Cercano a esta ignominiosa frontera se encuentra uno de los barrios más peligrosos del planeta. Estamos hablando del Príncipe, un arrabal seco y maldito formado por los suburbios Príncipe Felipe y Príncipe Alfonso, un conglomerado de casas bajas y cafetines de latón donde los chiquillos esnifan pegamento y las cabras se pasean con total libertad por sus polvorientas calles; un laberinto de cencerros y de miradas cuchilleras difíciles de mantener. A los perros los masturban hasta agotarlos para que así no muerdan y sus habitantes, entre una paja y la que viene, se dedican por entero a la inmigración, si bien antes este barrio era conocido como un hervidero de narcos. La reconversión ha sido provocada por la ley, pues mientras que el tráfico de drogas a gran escala está penalizado con dureza, el tráfico de personas es menos condenable, llegando incluso los tiburones a quedar en libertad si no tienen antecedentes.
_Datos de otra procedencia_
File: src/rtl/ascii_to_bcd_stream.sv
// ascii_to_bcd_stream: packs a stream of ASCII decimal characters into packed-BCD words
// Ports: clk, rst_n (async active-low); in_valid/in_ready/in_char character input;
//        out_valid/out_ready with bcd, digit_count, err as the completed-word output.
module ascii_to_bcd_stream #(
  parameter int NDIG = 4,
  parameter logic [7:0] TERM_CHAR = 8'h0D
) (
  input  logic                       clk,
  input  logic                       rst_n,
  input  logic                       in_valid,
  input  logic [7:0]                 in_char,
  output logic                       in_ready,
  output logic                       out_valid,
  input  logic                       out_ready,
  output logic [4*NDIG-1:0]          bcd,
  output logic [$clog2(NDIG+1)-1:0]  digit_count,
  output logic                       err
);
  localparam int CW = $clog2(NDIG + 1);
  typedef enum logic {COLLECT, OUT} state_t;
  state_t state;
  logic is_digit, is_term;
  assign is_digit = (in_char >= 8'h30) && (in_char <= 8'h39);
  assign is_term = (in_char == TERM_CHAR) || (in_char == 8'h20);
  // bcd/digit_count/err double as accumulator, digit count and error-pending flag.
  // An invalid character zeroes bcd and digit_count and later digits are discarded,
  // so an error word always leaves with bcd=0 and digit_count=0.
  always_ff @(posedge clk or negedge rst_n) begin
    if (!rst_n) begin
      state <= COLLECT;
      in_ready <= 1'b1;
      out_valid <= 1'b0;
      bcd <= '0;
      digit_count <= '0;
      err <= 1'b0;
    end else if (state == OUT) begin
      if (out_ready) begin
        state <= COLLECT;
        in_ready <= 1'b1;
        out_valid <= 1'b0;
        bcd <= '0;
        digit_count <= '0;
        err <= 1'b0;
      end
    end else if (in_valid) begin
      if (is_digit) begin
        if (!err) begin
          bcd <= {bcd[4*NDIG-5:0], in_char[3:0]};
          digit_count <= digit_count + 1'b1;
          if (digit_count == CW'(NDIG - 1)) begin
            state <= OUT;
            in_ready <= 1'b0;
            out_valid <= 1'b1;
          end
        end
      end else if (is_term) begin
        // a terminator on an empty, error-free word is ignored to collapse blank runs
        if (digit_count != '0 || err) begin
          state <= OUT;
          in_ready <= 1'b0;
          out_valid <= 1'b1;
        end
      end else begin
        err <= 1'b1;
        bcd <= '0;
        digit_count <= '0;
      end
    end
  end
endmodule

File: config.mk
export PLATFORM = sky130hd
export DESIGN_NAME = ascii_to_bcd_stream
export DESIGN_NICKNAME = d
export VERILOG_FILES = /design/src/rtl/ascii_to_bcd_stream.sv
export SDC_FILE = /design/constraint.sdc
export NUM_CORES = 1
export LEC_CHECK = 0
export BUFFER_PORTS_ARGS = -buffer_cell sky130_fd_sc_hd__buf_2
export CORE_MARGIN = 3
export CORE_UTILIZATION = 52
export DETAILED_ROUTE_END_ITERATION = 6
export PLACE_DENSITY_LB_ADDON = 0.2
export SYNTH_ARGS = -nofsm -noshare
export SYNTH_HDL_FRONTEND = slang
export SYNTH_SLANG_ARGS = --single-unit
File: constraint.sdc
create_clock -name clk -period 3.1 [get_ports clk]
set_clock_uncertainty 0.15 [all_clocks]
set_input_delay 0.465 -clock clk [delete_from_list [all_inputs] [get_ports clk]]
set_output_delay 0.465 -clock clk [all_outputs]
set_load 0.01 [all_outputs]
==> results.md <==
- Along the worst hold path, the cell count comes to 2.
- The number of design rule violations left after detail routing is 0.
- For flop-to-flop paths, the worst setup slack is 1.16 ns.
- The run finished with clean final reports.
- Setup repair after global routing left no endpoint under its margin.
- Setup violations remaining at the end of the flow were counted as 0.
- The synthesized area divided by synthesized cell count is 13.8 sq um.
- The count of warnings emitted by yosys is 0.
- Ranked by instance count, the synthesized netlist is headed by dfrtp_1, a22o_2, inv_1, ha_1.
- The prevailing post-synth register cell is dfrtp_1.
- After detailed routing, the number of vias per cell comes to 5.51.
- Across the VDD grid, the largest voltage drop is 308 uV.
- At the placement stage, the worst setup path has a slack of 0.830 ns.
- Across all hold checks on the routed design, the worst slack comes to around 0.25 ns.
- The multi-input gate area in the final layout is 400 sq um.
- The number of top-level pins is 34.
- Measured against the total synthesized area, the mux share comes to roughly 1.1%.
- The count of state elements after synthesis is 23.
- The number of global-route vias before repair is 733.
- The post-route netlist has 57.8% of its cells at a drive strength greater than 1.
- Buffers inserted during clock tree synthesis total 3.
- CTS built an H-tree with a depth of 1.
- Of the total synthesized cell area, the portion taken by AND, OR, NAND and NOR gates is 9.05%.
- The cell at the root of the clock tree is clkbuf_4.
- From synthesis to final layout, the design area changed by 20.5%.
- The share of the clock period used by the worst path is 62.7%.
- The worst register-to-register path ends at out_valid.
- The worst setup path is captured at a register.
- The number of hold-slack violations in the final timing report is 0.
- The number of pins with negative max-slew slack in the final report is 0.
- Across the run, the number of max-cap violations was 0.
- The kind of start point of the critical path is a register.
- The die covers roughly 2500 sq um.
- The routed design has 2010 microns of wire.
- The initial antenna violation count was 0.
- The y dimension of the die is between 50 and 60 microns.
- No sink is reached through more buffers than the 2 on the longest clock path.
- The slowest stage of the critical path is the and4bb_2 cell.
- In this run, synthesis inferred 0 flip-flops with an integrated enable.
- The maximum number of pins on one net before global-route repair is 24.
- For this run, the top clock speed supported by timing is 514 MHz.
- The power density over cell area is 419 nW/um^2.
- Traced cell by cell, the critical path runs through or2b_2, and4bb_2, and2_1, o31a_1.
- The final net count is 125.
- For this configuration, the core starts out at a cell density of 57.4%.
- The number of hold buffers added after CTS was 1.
- Of all nets on the critical path, the largest fanout is 20.
- The number of antenna diodes in the final layout is 0.
- After synthesis the cells add up to 1020 sq um.
- The synthesized netlist devotes around a quarter of its cell area to compound gates.
- For this run the aggregate overflow at the end of global routing stands at 0.
- Summing the areas of all xor and xnor instances in the mapped netlist gives 0% of the synthesized area.
- At the pin with the least slew margin, the transition time is 0.717 ns.
- The total number of placement rows is 15.
- The final route contains between 700 and 800 vias.
- The setup total negative slack is 0 ns.
- By area, the combinational part of the netlist is dominated by compound AO/OA/AOI/OAI gates.
- CTS saw 23 sinks.
- The end of the worst hold path is bcd[1].
- The instance count of the mapped netlist is 74.
- The worst hold path belongs to the class input port to register.
- The endpoint required time on the critical path is 3.21 ns.
- Data on the critical path arrives at its endpoint at ~2 ns.
- The number of setup buffers added after CTS is 0.
- Clock-pin slew was measured on the worst setup and hold paths at 0.13 ns.
- The horizontal die dimension is 50.4 microns.
- The post-detailed-route count of antenna-violating nets is 0.
- The CTS tree is done.
- The shortest period the worst path allows is 1.94 ns.
- The net count after synthesis is a little under 90.
- The routed wire length per instance is 15.0 microns.
- The estimated wirelength of the detail-placed design is approximately 1400 microns.
- The static leakage is 0.676 nW.
- The region available for standard cell placement spans approximately 1800 sq um.
- Across the whole layout, storage elements account for 577 sq um.
- The fraction of registers with async set or reset after synthesis is 100%.
- The first routing iteration left 10 violations.
- The worst setup slack after layout is 1.16 ns.
- The synthesized netlist devotes 3.67% of its cell area to adder and majority cells.
- The wire length of the first global-routing pass is 3380 microns.
- The count of buffers added on input and output ports is 33.
- By area the synthesized netlist is led by dfrtp_1, a22o_2, ha_1.
- The routability congestion estimate is 0.738.
- The fraction of post-synthesis cell area in the top cell type by area is a little over half.
- The global routing usage summed across all routing layers is 18.0%.
- Gates resized during post-CTS repair numbered 0.
- The count of cell types in the netlist is 26.
- The number of cells traversed by the worst register-to-register path is 4.
- By instance count, the leading cell after synthesis is dfrtp_1.
- After filler insertion, the fill cell instance count of the layout stands at about 140.
- The cell type contributing the most total cell area after synthesis is dfrtp_1.
- The post-synthesis sequential area ratio is 56.4%.
- Measured against its own limit, the worst slew margin works out to 52.2%.
- Before antenna repair, the detailed router went through 4 iterations.
- The startpoint identified for the worst register-to-register timing path is state.
- The later-pin clock latency in the skew report is slightly above 0.3 ns.
- The critical path class is register to register.
- In this run the most critical hold path is launched from in_char[1].
- The delay of the slowest critical-path stage is roughly 0.56 ns.
## sequential cells by signal, summed over array words and instances, names as in the netlist
| name | flops |
|---|---|
| bcd | 16 |
| digit_count | 3 |
| err | 1 |
| in_ready | 1 |
| out_valid | 1 |
| state | 1 |
## worst max path at each step
stage	cells past startpoint	slack (ns)	start	to
floorplan	5	1.29	in_char[0]	bcd[13]
global placement	5	0.87	in_char[0]	digit_count[0]
detailed placement	5	0.83	in_char[0]	digit_count[0]
CTS	4	1.15	state	out_valid
global route	5	1.02	in_char[0]	digit_count[0]
finish	4	1.16	state	out_valid
## cell type report
type	instances	share of cell area, %
Clock buffer	3	1.83
Clock inverter	1	0.406
Inverter	6	1.83
Multi-Input combinational cell	42	32.5
Sequential cell	23	46.8
Tap cell	25	2.54
Timing Repair Buffer	34	14.2
## worst max-delay path: cells and delay by family (launching register included)
kind               cells  cell delay [ns]
DFF                    1             0.46
and+or+nand+nor        3             1.15
AOI/OAI and AO/OA      1             0.13
## cell usage in the layout, fill, tap and decap left out
cell type and count:
clkinv_2 1, a31oi_1 1, o21ai_0 1, inv_1 6, mux2_2 1, a22o_2 19
nor4b_1 1, dfstp_2 1, o31a_1 1, clkbuf_4 3, nor3_1 1, and4b_2 1
a211o_1 1, buf_2 33, or2b_2 1, nor3b_1 1, nor4_1 1, nand2_1 1
dlygate4sd3_1 1, o32ai_4 1, o21ai_1 1, ha_1 3, o31ai_1 1, and2_1 2
nor2_1 1, dfrtp_1 22, and4bb_2 2
## layer usage
metal / global-route usage (%) / wire, microns
met1: 24.4 / 953
met2: 27.4 / 926
met3: 2.97 / 111
met4: 9.42 / 17
met5: 0 / 0
## metrics by stage
| stage | instances | util (%) | instance area [sq um] | total power, mW |
|---|---|---|---|---|
| after CTS | 134 | 69.2 | 1230 | 0.521 |
| after floorplan | 74 | - | 1020 | 0.361 |
| after detailed placement | 129 | 67.1 | 1200 | 0.385 |
| after global routing | 134 | 69.2 | 1230 | 0.541 |
| final | 134 | 69.2 | 1230 | 0.518 |
| after global placement | 129 | 67.1 | 1200 | 0.383 |
## kinds of logic (layout without fill, tap and decap cells)
kind of cell	after synthesis	count (layout)
AOI/OAI and AO/OA	26	26
DFF	23	23
and+or+nand+nor	12	12
buffers and inverters	9	44
adders and majority gates	3	3
muxes	1	1
## report_power, final
| group | switching (mW) | internal [mW] | total (mW) | leakage (nW) |
|---|---|---|---|---|
| Clock | 0.0903 | 0.0482 | 0.139 | 0.0177 |
| Sequential | 0.00716 | 0.309 | 0.316 | 0.312 |
| Combinational | 0.0369 | 0.0258 | 0.0627 | 0.346 |
| Total | 0.134 | 0.383 | 0.518 | 0.676 |
(Power assumes the default switching activity.)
Si observamos el Jebel Muza desde el barrio del Príncipe, nos encontramos con que su silueta recorta el cielo como si se tratase del perfil de una mujer tumbada, dormida o, mejor dicho, muerta. Siendo así como también se conoce a esta montaña, como La Mujer Muerta. No hay que olvidar que en el Estrecho, la vida y la muerte se cruzan de manera impúdica y con una pegajosa malicia. La banda sonora que pone textura musical al drama la pone el levante, viento quemador y que por estas latitudes recibe el nombre de «cherqui». Cuando el cherqui se descose es presagio de malos augurios, silbando una canción de muerte a su paso por el Tarajal. Las higueras cimbrean su tronco y los perros enloquecen y las nubes se aglutinan en la cordillera del Rif.

El Jebel Muza es la punta más occidental de esta cadena montañosa habitada por cabras saltarinas que miran al hombre con una punzante tristeza y que desprenden guijarros en su loco correteo por las laderas. Son víctimas de ese dios que se conoce como Pan y que provoca violentas estampidas en los rebaños. El mismo dios que un día llamase con su flauta a Paul Bowles y a generaciones de jóvenes escritores que buscaban a su Hylas particular, como Brion Gysin o William Burroughs. La música de las flautas y de los tambores de la tierra que, con todo su hechizo dionisiaco, tiene el mismo acero que el grito desollado de una seguiriya cantada con la voz al límite.